So let’s stop pretending. The headlines, the bureaucratic spin, the carefully worded talking points—none of it changes what actually happened. This week the Canadian government just confirmed what they’ve been denying for years: the Chinese Communist Party is interfering in our elections. Not in theory. Not in the abstract. Right now. In real time.
And who’s the beneficiary? It’s not the opposition. It’s not the people calling out foreign interference. It’s not the Conservative candidates getting smeared, doxxed, or targeted by digital hit jobs. No, the beneficiary is the man now leading the Liberal Party. The man who was handpicked to replace Trudeau and keep the globalist machine running smoothly. That man is Mark Carney.
According to the SITE Task Force—the very same group tasked with monitoring foreign interference—a CCP-linked WeChat account ran coordinated messaging in Chinese-language communities across Canada. That messaging didn’t attack Carney. It elevated him. It portrayed him as a strong, capable leader, someone who would stand up to the United States. That’s not an attack. That’s not foreign meddling meant to sow chaos. That’s targeted influence designed to shape an outcome. To tip the scale.
So what did the press do with this information? CBC, CTV, the Globe and Mail—they all ran with the same disingenuous line: “Chinese information operation focused on Carney.” Focused? That’s the best they could do? He wasn’t the focus. He was the favorite. He wasn’t the target. He was the chosen candidate. The state broadcaster, which receives $1.2 billion a year in taxpayer funds, chose to frame a CCP influence operation that benefited Carney as if he were the victim. And they wonder why trust in media is collapsing.

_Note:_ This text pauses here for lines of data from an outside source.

### config.mk
export PLATFORM = sky130hd
export DESIGN_NAME = uart_rx_packer
export DESIGN_NICKNAME = d
export VERILOG_FILES = /design/src/rtl/uart_rx_packer.sv
export SDC_FILE = /design/constraint.sdc
export NUM_CORES = 1
export LEC_CHECK = 0
export ABC_CLOCK_PERIOD_IN_PS = 6600
export BUFFER_PORTS_ARGS = -buffer_cell sky130_fd_sc_hd__buf_2
export CAP_MARGIN = 20
export CORE_ASPECT_RATIO = 2
export CORE_MARGIN = 5
export CORE_UTILIZATION = 30
export CTS_BUF_LIST = sky130_fd_sc_hd__clkbuf_2 sky130_fd_sc_hd__clkbuf_4 sky130_fd_sc_hd__clkbuf_8
export DETAILED_ROUTE_END_ITERATION = 10
export PLACE_DENSITY_LB_ADDON = 0.12
export SLEW_MARGIN = 20
export SYNTH_ARGS = -nofsm -noshare
export SYNTH_HDL_FRONTEND = slang
export SYNTH_SLANG_ARGS = --single-unit
### constraint.sdc
create_clock -name clk -period 6.6 [get_ports clk]
set_input_delay 0.33 -clock clk [delete_from_list [all_inputs] [get_ports clk]]
set_output_delay 0.33 -clock clk [all_outputs]
set_load 0.005 [all_outputs]
### src/rtl/uart_rx_packer.sv
// UART receive front-end: deserialises BITS_PER_WORD-bit words and packs N_WORDS of
// them into one valid/ready beat, reporting framing, parity, overflow and timeout events.
module uart_rx_packer #(
  parameter int CLOCKS_PER_PULSE = 33,
  parameter int BITS_PER_WORD    = 8,
  parameter int N_WORDS          = 2,
  parameter int PARITY           = 0,
  parameter int STOP_BITS        = 1,
  parameter int TIMEOUT_PULSES   = 20
) (
  input  logic                             clk,
  input  logic                             rstn,
  input  logic                             rx,
  output logic [N_WORDS*BITS_PER_WORD-1:0] m_data,
  output logic                             m_valid,
  input  logic                             m_ready,
  output logic                             frame_err,
  output logic                             parity_err,
  output logic                             overflow,
  output logic                             timeout
);
  localparam int CW    = $clog2(CLOCKS_PER_PULSE);
  localparam int HALF  = CLOCKS_PER_PULSE / 2;
  localparam int BW    = $clog2(BITS_PER_WORD);
  localparam int WW    = $clog2(N_WORDS + 1);
  localparam int LIMIT = TIMEOUT_PULSES * CLOCKS_PER_PULSE;
  localparam int TW    = $clog2(LIMIT + 2);

  typedef enum logic [2:0] {
    S_IDLE, S_START, S_DATA, S_PARITY, S_STOP, S_WAIT_HIGH
  } state_t;

  state_t                                state_q, state_d;
  logic [1:0]                            rx_sync;
  logic                                  rx_s;
  logic [CW-1:0]                         cnt;
  logic [BW-1:0]                         bit_idx;
  logic                                  stop_idx;
  logic [BITS_PER_WORD-1:0]              shreg;
  logic                                  par_bad;
  logic [WW-1:0]                         wcnt;
  logic [TW-1:0]                         idle_cnt;
  logic [N_WORDS-1:0][BITS_PER_WORD-1:0] asm_q;
  logic                                  mid, par_calc, pkt_full;
  logic                                  word_done, frame_hit, par_hit, to_hit;

  // Preset to idle-high so a reset release never looks like a start bit.
  always_ff @(posedge clk or negedge rstn)
    if (!rstn) rx_sync <= 2'b11;
    else       rx_sync <= {rx_sync[0], rx};

  assign rx_s     = rx_sync[1];
  assign mid      = (cnt == CW'(HALF));
  assign par_calc = ^{shreg, rx_s};
  assign pkt_full = (wcnt == WW'(N_WORDS));
  assign to_hit   = (TIMEOUT_PULSES != 0) && (state_q == S_IDLE) && rx_s &&
                    (wcnt != '0) && (idle_cnt == TW'(LIMIT - 1));

  always_ff @(posedge clk or negedge rstn)
    if (!rstn) state_q <= S_IDLE;
    else       state_q <= state_d;

  always_comb begin
    state_d   = state_q;
    word_done = 1'b0;
    frame_hit = 1'b0;
    par_hit   = 1'b0;
    case (state_q)
      S_IDLE:      if (!rx_s) state_d = S_START;
      S_START:     if (mid) state_d = rx_s ? S_IDLE : S_DATA;
      S_DATA:      if (mid && bit_idx == BW'(BITS_PER_WORD - 1))
                     state_d = (PARITY != 0) ? S_PARITY : S_STOP;
      S_PARITY:    if (mid) begin
                     state_d = S_STOP;
                     par_hit = (PARITY == 1) ? ~par_calc : par_calc;
                   end
      S_STOP:      if (mid) begin
                     if (!rx_s) begin
                       state_d   = S_WAIT_HIGH;
                       frame_hit = 1'b1;
                     end else if (stop_idx == 1'(STOP_BITS - 1)) begin
                       state_d   = S_IDLE;
                       word_done = !par_bad;
                     end
                   end
      S_WAIT_HIGH: if (rx_s) state_d = S_IDLE;
      default:     state_d = S_IDLE;
    endcase
  end

  // Bit timing restarts from zero at each start detection.
  always_ff @(posedge clk or negedge rstn)
    if (!rstn) begin
      cnt      <= '0;
      bit_idx  <= '0;
      stop_idx <= 1'b0;
      shreg    <= '0;
      par_bad  <= 1'b0;
    end else begin
      if (state_q == S_IDLE || state_q == S_WAIT_HIGH) cnt <= '0;
      else if (cnt == CW'(CLOCKS_PER_PULSE - 1))       cnt <= '0;
      else                                             cnt <= cnt + CW'(1);

      if (state_q != S_DATA) bit_idx <= '0;
      else if (mid)          bit_idx <= bit_idx + BW'(1);

      if (state_q != S_STOP) stop_idx <= 1'b0;
      else if (mid)          stop_idx <= ~stop_idx;

      if (state_q == S_DATA && mid) shreg <= {rx_s, shreg[BITS_PER_WORD-1:1]};

      if (state_q == S_IDLE) par_bad <= 1'b0;
      else if (par_hit)      par_bad <= 1'b1;
    end

  // A full assembly buffer is handed off (or dropped) one cycle after the last word lands.
  always_ff @(posedge clk or negedge rstn)
    if (!rstn) begin
      wcnt     <= '0;
      idle_cnt <= '0;
      asm_q    <= '0;
    end else begin
      if (pkt_full)                            wcnt <= '0;
      else if (par_hit || frame_hit || to_hit) wcnt <= '0;
      else if (word_done)                      wcnt <= wcnt + WW'(1);

      if (state_q != S_IDLE || !rx_s || wcnt == '0 || to_hit) idle_cnt <= '0;
      else                                                    idle_cnt <= idle_cnt + TW'(1);

      for (int iw = 0; iw < N_WORDS; iw++)
        if (word_done && wcnt == WW'(iw)) asm_q[iw] <= shreg;
    end

  always_ff @(posedge clk or negedge rstn)
    if (!rstn) begin
      m_data     <= '0;
      m_valid    <= 1'b0;
      frame_err  <= 1'b0;
      parity_err <= 1'b0;
      overflow   <= 1'b0;
      timeout    <= 1'b0;
    end else begin
      if (pkt_full && (!m_valid || m_ready)) begin
        m_data  <= asm_q;
        m_valid <= 1'b1;
      end else if (m_ready) begin
        m_valid <= 1'b0;
      end
      frame_err  <= frame_hit;
      parity_err <= par_hit;
      overflow   <= pkt_full && m_valid && !m_ready;
      timeout    <= to_hit;
    end

endmodule

==> impl_metrics.toml <==
[job]
cap_violations = 0

[min_path]
hp-class = "input pin to async pin"

[sta]
fmax_ghz = 0.430
final-hold-violation-count = 0
fin_skew_ns = 0.0103
finalSetupTns_ns = 0
finalSetupViolCount = 0
rsz0062_at_grt = "no"
final.period_utilization_pct = 35.2
tightestPinTransition_ns = 0.942
min_period_ns = 2.32
max-slew-margin-rel_pct = 37.2
maxSlewViolCount = 0

[clock_tree]
clock_latency_ns = 0.35
clkSlewWorstSetupHoldPaths_ns = 0.08
numClockSinks = 73
htreeDepth = 3
post_cts_buffers = 0
hold_buffers = 0
cts_made_buffers = 9
cts-root-buf = "clkbuf_8"
cts_buffer_depth = 2
cts_tree = "done"
post_cts_resized = 0

[placement]
dp_hpwl_mm = 4.38
dpl.cell_count = 402
io_buffers = 24
gp_congestion = 0.705

[global_route]
grt_pass1_vias = 2075
grt.total_usage_pct = 10.3
grt_pass1_wl_mm = 10.6
antenna_found_initial = 0
grt_max_degree = 74
grt_overflow = 0

[pwr]
p_leak_nw = 1.85
p_int_uw = 773
power.density_mw_per_mm2 = 277
seqPwrFrac_pct = 49.1
power_switching_uw = 267
switching_share_pct = 25.6
peakVddDrop_uv = 96.9
pwr-share-clk_pct = 40.3
total_power_mw = 1.04
combinationalPowerShare_pct = 10.5

[synthesis]
synth_top_family_by_area = "multiplexers"
yosys.area_share.simple_pct = 12.9
seq_area_frac_synth_pct = 56.3
netlist_instances = 247
synth_area_sq_mm = 0.00325
synth_top_area_share_pct = 54.6
synthAdderAreaFrac_pct = 3.08
synthFlopType = "dfrtp_1"
synth_compound_area_share_pct = 2.85
synth.largest_area_cell = "dfrtp_1"
synthTopCellsByArea = "dfrtp_1, mux2_2, mux2_4, xor2_1, ha_1"
synth.avg_cell_area_sq_um = 13.2
synth-edff-count = 0
synthArstFlopShare_pct = 100
synth_nets = 259
synthXorXnorAreaFrac_pct = 6.81
synth_warnings = 0
muxShareOfSynthArea_pct = 16.4
ys_types = 46
ys_ff_latch = 73

[routing]
remaining_drc_errors = 0
avgRoutedWirePerCell_um = 14.6
drtAntennaViolNets = 0
initialDrtViolationCount = 50
vias = 1905
drt-total-wl_mm = 6.10
drt_first_pass_iters = 4
avgViaCountPerCell = 4.57

[die]
num_io_pins = 25
fp.dieArea_sq_mm = 0.0131
die_h_um = 157
core_sq_mm = 0.0105
fp-row-count = 53
die_x_um = 83.6
start_util_pct = 30.8

[setup_path]
arrival_ns = 2.55
worstSetupEndpointType = "flip-flop"
required_ns = 6.82
cpMaxStageDelayCell = "nor4_4"
crit_fanout = 8
crit_chain = "inv_1, ha_1, or3b_1, nor4_4, nand2_4, mux2_4"
cpPeakStageDelay_ns = 0.56
crit_type = "flip-flop to flip-flop"
worst_setup_path_start_kind = "flip-flop"

[layout]
final_cell_mix = "dfrtp_1, mux2_2, nor2_1"
nets = 288
drive_gt1_share_pct = 32.5
antenna_cells = 0
instances_no_fill = 417
final_common_cell = "dfrtp_1"
area_delta_synth_final_pct = 15.4

[status]
outcome = "finished clean"
## layout make-up
| cell class | instances | area, sq um |
|---|---|---|
| fillers | 1041 | 6790 |
| flip-flops and latches | 73 | 1830 |
| multi-input cells | 161 | 1370 |
| well taps | 137 | 171 |
| clock buffers | 10 | 131 |
| repair buffers | 24 | 123 |
| clock inverters | 5 | 105 |
| inverters | 7 | 26.3 |
## Yosys cell counts (2+ instances only)
library cell and count:
a21oi_1 3, and2_1 2, and3_1 2, clkbuf_1 4
dfrtp_1 71, dfstp_2 2, ha_1 8, inv_1 7
mux2_2 25, mux2_4 16, nand2_1 13, nand2_4 2
nand2b_1 3, nand3_1 5, nand4_1 4, nor2_1 24
nor3_1 5, nor4_1 2, nor4b_1 2, o21ai_0 2
o31ai_1 2, xnor2_1 8, xor2_1 12
## sequential cells by signal (all words and copies together), names as in the netlist, 2 cells and up
signal	count
state_q	3
wcnt	2
rx_sync	2
m_data	16
idle_cnt	10
bit_idx	3
cnt	6
shreg	8
asm_q	16
## through the flow
step | setup slack (ns) | hold WS [ns] | area [sq um] | util (%)
finish | 4.28 | 0.0749 | 3750 | 35.6
floorplan | 4.46 | 0.0344 | 3250 | -
global route | 4.13 | 0.0573 | 3750 | 35.6
global placement | 4.28 | 0.347 | 3510 | 33.3
detailed placement | 4.25 | 0.349 | 3510 | 33.3
CTS | 4.24 | 0.0651 | 3750 | 35.6
## final timing paths
check | start | endpoint | slack [ns] | depth (start not counted)
setup / recovery | cnt[0]$_DFF_PN0_ | asm_q[13]$_DFFE_PN0P_ | 4.28 | 6
hold / removal | rstn | m_data[1]$_DFFE_PN0P_ | 0.07 | 1
setup reg to reg | cnt[0]$_DFF_PN0_ | asm_q[13]$_DFFE_PN0P_ | 4.28 | 6
hold reg to reg | rx_sync[0]$_DFF_PN1_ | rx_sync[1]$_DFF_PN1_ | 0.36 | 0
max in group asynchronous | rstn | wcnt[0]$_DFFE_PN0P_ | 5.85 | 1
min in group clk | rx | rx_sync[0]$_DFF_PN1_ | 0.08 | 1
## per-layer routing
| metal | GRT usage [%] | part of all wire [%] | up-vias |
|---|---|---|---|
| met5 | 0 | 0 | - |
| li1 | - | - | 903 |
| met1 | 10.1 | 37 | 971 |
| met2 | 19.4 | 57 | 22 |
| met3 | 3.09 | 3.2 | 9 |
| met4 | 4.83 | 2.3 | 0 |
## logic make-up (layout without fill, tap and decap cells)
family / Yosys count / count (layout)
adders and majority gates: 8 / 8
and+or+nand+nor: 76 / 76
muxes: 42 / 42
buffers and inverters: 13 / 46
AOI/OAI and AO/OA: 13 / 13
xor gates and xnor gates: 22 / 22
DFF: 73 / 73
## power by group through the flow
| stage | sequential (mW) | clock [mW] | combinational [mW] |
|---|---|---|---|
| 2_1_floorplan | 0.501 | 0 | 0.103 |
| 3_3_place_gp | 0.520 | 0 | 0.114 |
| 3_5_place_dp | 0.521 | 0 | 0.113 |
| 4_1_cts | 0.512 | 0.433 | 0.114 |
| 5_1_grt | 0.517 | 0.455 | 0.125 |
| 6_report | 0.511 | 0.420 | 0.109 |
## worst max-delay path, delay by kind of cell (launching register included)
kind	cells	cell delay [ns]
adders and majority gates	1	0.13
buffers and inverters	1	0.07
DFF	1	0.41
muxes	1	0.34
and+or+nand+nor	3	1.27
Power figures use the tool's default switching activity.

Meanwhile, who was actually targeted? Joe Tay. A Conservative candidate. A Canadian citizen. And someone with the courage to speak out against Beijing’s repression. For that, the Hong Kong government—acting on orders from the CCP—put a bounty on his head. HK$1 million for his arrest. And then, in an absolutely disgraceful moment, Liberal MP Paul Chiang repeated that bounty in public, in Canada, saying someone could take Tay to the Chinese consulate and claim the reward.
What was Carney’s response? He called it a “lapse in judgment.” A “teachable moment.” Chiang remained a candidate until the scandal became too big to ignore and the resignation came—conveniently timed just before midnight. And not once—not once—did Carney publicly condemn the CCP. Not once did he say the name of the regime running operations to influence Canadian politics. Not once did he call out the foreign government targeting his opponents and helping him.

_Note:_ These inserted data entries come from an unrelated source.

--- config.mk ---
export PLATFORM = sky130hd
export DESIGN_NAME = mips_seq_shifter
export DESIGN_NICKNAME = d
export VERILOG_FILES = /design/src/rtl/mips_shift_pkg.sv /design/src/rtl/shift_step.sv /design/src/rtl/mips_seq_shifter.sv
export SDC_FILE = /design/constraint.sdc
export NUM_CORES = 1
export LEC_CHECK = 0
export ABC_CLOCK_PERIOD_IN_PS = 4500
export CORE_UTILIZATION = 53
export DETAILED_ROUTE_END_ITERATION = 6
export GPL_ROUTABILITY_DRIVEN = 0
export PLACE_DENSITY = 0.86
export SYNTH_ARGS = -nofsm -noshare
export SYNTH_HDL_FRONTEND = slang
export SYNTH_HIERARCHICAL = 1
export SYNTH_SLANG_ARGS = --single-unit
--- constraint.sdc ---
create_clock -name clk -period 4.5 [get_ports clk]
set_input_delay 0.9 -clock clk [delete_from_list [all_inputs] [get_ports clk]]
set_output_delay 0.9 -clock clk [all_outputs]
set_load 0.005 [all_outputs]
--- src/rtl/mips_shift_pkg.sv ---
// Shared definitions for the iterative MIPS shift unit.
// Holds datapath defaults, shift op encodings and the FSM state type.
package mips_shift_pkg;

    localparam int DEF_WIDTH   = 32;
    localparam int DEF_SHAMT_W = 5;

    localparam logic [1:0] OP_SLL  = 2'b00;
    localparam logic [1:0] OP_SRL  = 2'b01;
    localparam logic [1:0] OP_SRA  = 2'b10;
    localparam logic [1:0] OP_ROTR = 2'b11;

    typedef enum logic [1:0] {
        IDLE  = 2'b00,
        SHIFT = 2'b01,
        DONE  = 2'b10
    } state_t;

endpackage

--- src/rtl/shift_step.sv ---
// Single-bit shift of a word by one position, selected by op.
// Ports: op (shift kind), work (current value), next (value after one step).
module shift_step
    import mips_shift_pkg::*;
#(
    parameter int WIDTH = DEF_WIDTH
) (
    input  logic [1:0]       op,
    input  logic [WIDTH-1:0] work,
    output logic [WIDTH-1:0] next
);

    always_comb begin
        next = work;
        unique case (op)
            OP_SLL:  next = {work[WIDTH-2:0], 1'b0};
            OP_SRL:  next = {1'b0, work[WIDTH-1:1]};
            OP_SRA:  next = {work[WIDTH-1], work[WIDTH-1:1]};
            OP_ROTR: next = {work[0], work[WIDTH-1:1]};
            default: next = work;
        endcase
    end

endmodule

--- src/rtl/mips_seq_shifter.sv ---
// Iterative shifter: SLL/SRL/SRA/ROTR one bit per clock with start/busy/done.
// Ports: clk, rst (sync, active high), start, op, data_in, shamt_in -> busy, done, result.
module mips_seq_shifter
    import mips_shift_pkg::*;
#(
    parameter int WIDTH   = DEF_WIDTH,
    parameter int SHAMT_W = DEF_SHAMT_W
) (
    input  logic             clk,
    input  logic             rst,
    input  logic             start,
    input  logic [1:0]       op,
    input  logic [WIDTH-1:0] data_in,
    input  logic [WIDTH-1:0] shamt_in,
    output logic             busy,
    output logic             done,
    output logic [WIDTH-1:0] result
);

    localparam logic [SHAMT_W-1:0] CNT_ONE  = SHAMT_W'(1);
    localparam logic [SHAMT_W-1:0] CNT_ZERO = '0;

    state_t             state;
    logic [WIDTH-1:0]   work;
    logic [WIDTH-1:0]   step_next;
    logic [1:0]         op_q;
    logic [SHAMT_W-1:0] count;
    logic [SHAMT_W-1:0] amount;

    // Only the low shift-amount bits matter (MIPS semantics).
    assign amount = shamt_in[SHAMT_W-1:0];

    logic unused_shamt_hi;
    assign unused_shamt_hi = ^shamt_in[WIDTH-1:SHAMT_W];

    shift_step #(
        .WIDTH (WIDTH)
    ) u_step (
        .op   (op_q),
        .work (work),
        .next (step_next)
    );

    always_ff @(posedge clk) begin
        if (rst) begin
            state  <= IDLE;
            work   <= '0;
            op_q   <= OP_SLL;
            count  <= '0;
            result <= '0;
            busy   <= 1'b0;
            done   <= 1'b0;
        end else begin
            unique case (state)
                IDLE: begin
                    done <= 1'b0;
                    if (start) begin
                        work  <= data_in;
                        op_q  <= op;
                        count <= amount;
                        busy  <= 1'b1;
                        if (amount == CNT_ZERO) begin
                            // Zero shift goes straight to completion.
                            state  <= DONE;
                            done   <= 1'b1;
                            result <= data_in;
                        end else begin
                            state <= SHIFT;
                        end
                    end
                end
                SHIFT: begin
                    work  <= step_next;
                    count <= count - CNT_ONE;
                    if (count == CNT_ONE) begin
                        // Last step: publish the value being shifted in now.
                        state  <= DONE;
                        done   <= 1'b1;
                        result <= step_next;
                    end
                end
                DONE: begin
                    state <= IDLE;
                    busy  <= 1'b0;
                    done  <= 1'b0;
                end
                default: begin
                    state <= IDLE;
                    busy  <= 1'b0;
                    done  <= 1'b0;
                end
            endcase
        end
    end

endmodule

==> run metrics <==
max cap viols 0; worst setup path endpoint work[6]$_SDFFE_PP0P_; setup TNS 0 ns; fin crit period 2.79 ns; Slew Viols, Final 0; CTS Buffer Depth 2; port bufs 75; clock skew 0.00905 ns; antenna fix cells 0; worst IR drop on VDD 0.000166 V; crit path max-delay cell type nor2b_4; RR Startpoint count[0]$_SDFFE_PP0P_; TritonCTS buffer count 9; crit-path max cell delay 0.72 ns; Die X-Extent 89.1 um; vias in the first global route 2951; routed via count 3179; Syn Std Cell Area 0.00402 mm2; Core Rows 31; combinational share of power 0.247; GRT Util Overall 0.239; Post-Route WL 8930 um; clock sinks 75; Tcrit/Tclk final 0.620; cell count after synthesis 394; DRC Markers 0; synth warn 6; Lkg Pwr 0.00204 uW; relative slew slack 0.174; Critical R2R Capture result[16]$_SDFFE_PP0P_; worst-margin pin slew 1.24 ns; CP Class in -> reg; I/O pin count 103; CP Capture Type flop; drt first pass iters 4; fillers 611; CP arrival 2.97 ns; register area 0.00150 mm2; total grt overflow 0; Synth async-reset ratio 0; Worst Reg-to-Reg Cells 7; Sw Ratio 0.289; Worst Path Required 4.68 ns; syn avg cell area 10.2 um2; Yosys top cell area share 0.373; Critical Path Start Type input port; Yosys reg bits 75; CTS H-tree lvls 3; Cell Int Power 1180 uW; pwr dens 339 mW/mm2; largest cells by area after synthesis dfxtp_1 37%, mux2i_1 16%, a211oi_1 11%, mux2_4 11%, nor3_1 4.2%; fin util 0.669; ys flop type dfxtp_1; clock power share 0.289; HP Start busy$_SDFFE_PP0P_; CTS root buffer clkbuf_8; post-synth cell types 39; postcts setup bufs 0; Via density 5.75; fin cells 553; Area Growth Syn to Fin 21.3%; Sw Pwr 478 uW; DP HPWL 5960 um; clock slew seen by the registers of the worst setup and hold paths 0.08 ns; sequential area share after synthesis 0.373; ANT nets after route 0; Synth Net Count 465; Fin. Hold Viols 0; Buffers & Inverters on Critical Path 2; most common cell after layout, fill and taps aside dfxtp_1; CTS resizes 0; crit path cell chain clkdlybuf4s50_1 > nor2b_4 > buf_4 > mux2i_1 > a211oi_1; Crit. Startpoint start; Multi-input gate area 0.00226 mm2; placed cells 537; status finished clean; Yosys top cell by area dfxtp_1; initial antenna violation count 0; share of layout cells above drive strength 1 0.145; # nets final 520; final setup vio count 0; Post-synth EDFFs 0; largest net degree at the start of global routing 97; worst hold path type reg -> reg; DRT iter0 DRCs 152; Clk Latency, worst-skew pair 0.35 ns; CP max FO 24; Initial Utilization 0.551; WL per Instance 16.1 um; Core ar. 0.00729 mm2; # hold bufs at CTS 0; first-pass GRT wire length 14600 um; largest delay contributor family on the critical path buffers and inverters; Fmax 358 MHz; die area 0.00794 mm2; critical path depth 5; RSZ-0062 raised after global routing no; Die Ht 89.1 um; most frequent cells in the layout 75 x dfxtp_1, 74 x clkdlybuf4s50_1, 65 x mux2i_1; reg2reg setup slack 2.02 ns; CTS tree done; sequential fraction of design power 0.464
==> synth_stat cells, types with 2 or more instances <==
library cell	instances
mux2i_1	65
buf_4	4
clkbuf_1	9
buf_6	10
a21oi_1	6
nor2_1	38
mux2_2	4
a2bb2oi_1	2
a211oi_2	5
nor2b_1	5
nand2_1	10
buf_1	2
buf_2	12
inv_1	2
mux2_4	29
a211oi_1	59
dfxtp_1	75
nand2b_1	2
ha_1	2
nor3_1	34
==> per-layer routing <==
layer  GRT usage  part of all wire  vias up
li1            -                 -     1576
met1       0.322              0.45     1507
met3      0.0489             0.042       18
met4      0.0866             0.021        0
met2       0.381              0.48       78
met5           0                 0        -
==> worst register-to-register path: stages (launching register included) <==
cell and delay [ns]:
dfxtp_1 0.40, ha_1 0.16, or4b_1 0.52, nor2_2 0.12
buf_4 0.35, or2_1 0.40, buf_4 0.28, a211oi_1 0.11
==> kinds of logic (layout without fill, tap and decap cells) <==
family / after synthesis / count (layout) / synth area share
simple gates: 102 / 102 / 0.125
flops: 75 / 75 / 0.373
fa+ha+maj: 2 / 2 / 0.00622
compound gates: 77 / 77 / 0.148
buf+inv: 40 / 100 / 0.0663
mux: 98 / 98 / 0.281
==> power by group through the flow <==
stage	registers (uW)	clock network [uW]	logic [uW]
3_5_place_dp	781	0	405
4_1_cts	766	487	409
5_1_grt	774	520	446
3_3_place_gp	777	0	394
2_1_floorplan	769	0	304
6_report	767	478	408
==> flip-flops by register name, summed over array words and instances (netlist names) <==
signal  cells
busy        1
count       5
done        1
op_q        2
result     32
state       2
work       32
==> final cells by class <==
type	count	share of cell area
multi-input combinational	279	0.464
sequential	75	0.308
timing repair buffer	82	0.164
clock buffer	13	0.0326
tap	99	0.0254
clock inverter	3	0.00462
inverter	2	0.00154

Why would he? He doesn’t want the interference to stop. He and the Liberals have benefited from it before—just ask Han Dong in Don Valley North—and they’re benefiting from it now. This isn’t hesitation. It’s a pattern. A Liberal MP parrots a CCP bounty and they defend him. A CCP media operation boosts their leader and they stay quiet. CSIS warns them about Beijing’s interference and they bury it. Every time, they play dumb. Every time, it’s the same excuse: no impact, no problem, nothing to see here.
But Canadians are not blind. They can see what’s happening. They can see who benefits. And they’re starting to realize that this isn’t about safeguarding democracy. It’s about safeguarding a narrative. Because when your elections are being massaged by foreign powers, and your media is too compromised to call it out, the system doesn’t just have a problem. It has a crisis.
And if we don’t deal with it now—if we let Beijing call the shots and let the CBC clean up the mess—then we’re not a democracy anymore. We’re a client state. And the country we thought we had will be gone. Quietly. Carefully. And permanently.